### Data provided
▬▬▬

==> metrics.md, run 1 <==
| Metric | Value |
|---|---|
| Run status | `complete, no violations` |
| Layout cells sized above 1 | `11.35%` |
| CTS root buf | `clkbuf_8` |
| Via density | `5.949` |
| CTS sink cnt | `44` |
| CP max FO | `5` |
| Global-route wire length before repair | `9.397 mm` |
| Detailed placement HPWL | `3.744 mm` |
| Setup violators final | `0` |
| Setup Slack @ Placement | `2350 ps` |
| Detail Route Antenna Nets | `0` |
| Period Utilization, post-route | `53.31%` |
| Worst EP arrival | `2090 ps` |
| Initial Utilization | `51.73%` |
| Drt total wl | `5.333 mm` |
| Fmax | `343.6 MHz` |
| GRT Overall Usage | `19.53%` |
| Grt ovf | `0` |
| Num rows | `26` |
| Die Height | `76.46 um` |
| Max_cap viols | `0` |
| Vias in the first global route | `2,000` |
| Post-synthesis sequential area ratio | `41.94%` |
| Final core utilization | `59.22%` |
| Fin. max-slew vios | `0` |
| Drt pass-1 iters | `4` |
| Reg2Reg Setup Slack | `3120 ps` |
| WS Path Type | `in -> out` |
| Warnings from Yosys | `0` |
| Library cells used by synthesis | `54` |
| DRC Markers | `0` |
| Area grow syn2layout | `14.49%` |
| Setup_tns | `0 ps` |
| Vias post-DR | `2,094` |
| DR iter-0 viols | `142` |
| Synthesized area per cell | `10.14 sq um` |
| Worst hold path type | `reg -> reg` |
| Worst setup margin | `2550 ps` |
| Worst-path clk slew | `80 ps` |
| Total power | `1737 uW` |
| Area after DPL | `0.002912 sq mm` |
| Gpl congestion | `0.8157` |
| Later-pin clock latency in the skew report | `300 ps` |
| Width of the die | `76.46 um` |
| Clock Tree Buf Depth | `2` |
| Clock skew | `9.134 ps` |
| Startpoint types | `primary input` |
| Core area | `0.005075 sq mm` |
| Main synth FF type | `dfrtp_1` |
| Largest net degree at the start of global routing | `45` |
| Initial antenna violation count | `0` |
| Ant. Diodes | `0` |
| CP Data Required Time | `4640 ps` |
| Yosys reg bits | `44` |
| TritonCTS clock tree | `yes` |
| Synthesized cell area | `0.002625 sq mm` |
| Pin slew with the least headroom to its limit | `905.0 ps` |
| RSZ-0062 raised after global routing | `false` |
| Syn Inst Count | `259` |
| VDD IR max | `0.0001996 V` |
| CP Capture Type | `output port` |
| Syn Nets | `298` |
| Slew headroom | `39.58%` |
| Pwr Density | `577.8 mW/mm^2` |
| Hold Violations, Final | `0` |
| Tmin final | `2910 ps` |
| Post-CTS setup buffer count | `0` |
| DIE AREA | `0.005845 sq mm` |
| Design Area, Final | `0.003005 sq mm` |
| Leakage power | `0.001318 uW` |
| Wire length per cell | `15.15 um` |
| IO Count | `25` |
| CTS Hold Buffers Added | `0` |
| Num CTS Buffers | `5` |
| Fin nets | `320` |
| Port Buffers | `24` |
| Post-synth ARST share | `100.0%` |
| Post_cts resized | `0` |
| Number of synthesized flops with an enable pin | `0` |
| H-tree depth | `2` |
### src/rtl/seq_mult_4x4.sv
// Sequential shift-and-add unsigned multiplier, one partial-product add per clock.
// Optional macro EARLY_TERM_EN: finish as soon as the remaining multiplier bits are zero.
//
// Handshake: Start is a request qualified by Busy=0 (IDLE or DONE). A Start seen while
// Busy=1 is dropped without effect. Done is a one-cycle valid for P; there is no
// back-pressure, and P holds its value until the next operation's final iteration.
module seq_mult_4x4
  import mult_defs::*;
#(
  parameter int WIDTH = MULT_WIDTH
) (
  input  logic               Clk,
  input  logic               Rst_n,
  input  logic               Start,
  input  logic [WIDTH-1:0]   A,
  input  logic [WIDTH-1:0]   B,
  output logic               Busy,
  output logic               Done,
  output logic [2*WIDTH-1:0] P,
  output state_t             dbg_state
);

  localparam int CW = cnt_width(WIDTH);
  localparam int PW = 2 * WIDTH;

  state_t           state_q;
  state_t           state_d;
  logic [CW-1:0]    cnt_q;
  logic [WIDTH-1:0] mcand_q;
  logic [PW-1:0]    acc_q;
  logic [PW-1:0]    p_q;

  logic [WIDTH-1:0] addend;
  logic [WIDTH-1:0] sum;
  logic             carry;
  logic [PW-1:0]    acc_step;
  logic [PW-1:0]    acc_next;
  logic             early;
  logic             last_iter;
  logic             accept;

  // Partial product: multiplicand when the current multiplier bit is set.
  assign addend = acc_q[0] ? mcand_q : '0;

  rca_nbit #(
    .WIDTH (WIDTH)
  ) u_rca (
    .a    (acc_q[PW-1:WIDTH]),
    .b    (addend),
    .sum  (sum),
    .cout (carry)
  );

  // One shift-and-add step: carry lands in the MSB, consumed multiplier bit drops out.
  assign acc_step = {carry, sum, acc_q[WIDTH-1:1]};

`ifdef EARLY_TERM_EN
  logic [WIDTH-1:0] mask;

  // Zero-detect on the multiplier bits not yet consumed after this step; if all
  // are zero the remaining shifts add nothing and are folded into this cycle.
  always_comb begin
    mask     = ({WIDTH{1'b1}} >> cnt_q) & {{(WIDTH-1){1'b1}}, 1'b0};
    early    = ((acc_q[WIDTH-1:0] & mask) == '0);
    acc_next = acc_step;
    if (early) begin
      acc_next = acc_step >> (WIDTH - 1 - int'(cnt_q));
    end
  end
`else
  // Fixed-latency build: every operation takes exactly WIDTH iterations.
  always_comb begin
    early    = 1'b0;
    acc_next = acc_step;
  end
`endif

  assign last_iter = (cnt_q == CW'(WIDTH - 1)) || early;

  // State register.
  always_ff @(posedge Clk or negedge Rst_n) begin
    if (!Rst_n) begin
      state_q <= ST_IDLE;
    end else begin
      state_q <= state_d;
    end
  end

  // Next-state logic and operand acceptance.
  always_comb begin
    state_d = state_q;
    accept  = 1'b0;
    case (state_q)
      ST_IDLE: begin
        if (Start) begin
          accept  = 1'b1;
          state_d = ST_RUN;
        end
      end
      ST_RUN: begin
        if (last_iter) begin
          state_d = ST_DONE;
        end
      end
      ST_DONE: begin
        if (Start) begin
          accept  = 1'b1;
          state_d = ST_RUN;
        end else begin
          state_d = ST_IDLE;
        end
      end
      default: begin
        state_d = ST_IDLE;
      end
    endcase
  end

  // Datapath registers: operand capture, iteration, and product load on the final step.
  always_ff @(posedge Clk or negedge Rst_n) begin
    if (!Rst_n) begin
      cnt_q   <= '0;
      mcand_q <= '0;
      acc_q   <= '0;
      p_q     <= '0;
    end else if (accept) begin
      cnt_q   <= '0;
      mcand_q <= A;
      acc_q   <= {{WIDTH{1'b0}}, B};
    end else if (state_q == ST_RUN) begin
      cnt_q <= cnt_q + CW'(1);
      acc_q <= acc_next;
      if (last_iter) begin
        p_q <= acc_next;
      end
    end
  end

  // Status outputs decoded from the state register.
  always_comb begin
    Busy      = (state_q == ST_RUN);
    Done      = (state_q == ST_DONE);
    P         = p_q;
    dbg_state = state_q;
  end

endmodule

▬▬▬

Gather up every line from the listing above in which the word "synthesis" occurs.

### Solved exercise
| Post-synthesis sequential area ratio | `41.94%` |
| Library cells used by synthesis | `54` |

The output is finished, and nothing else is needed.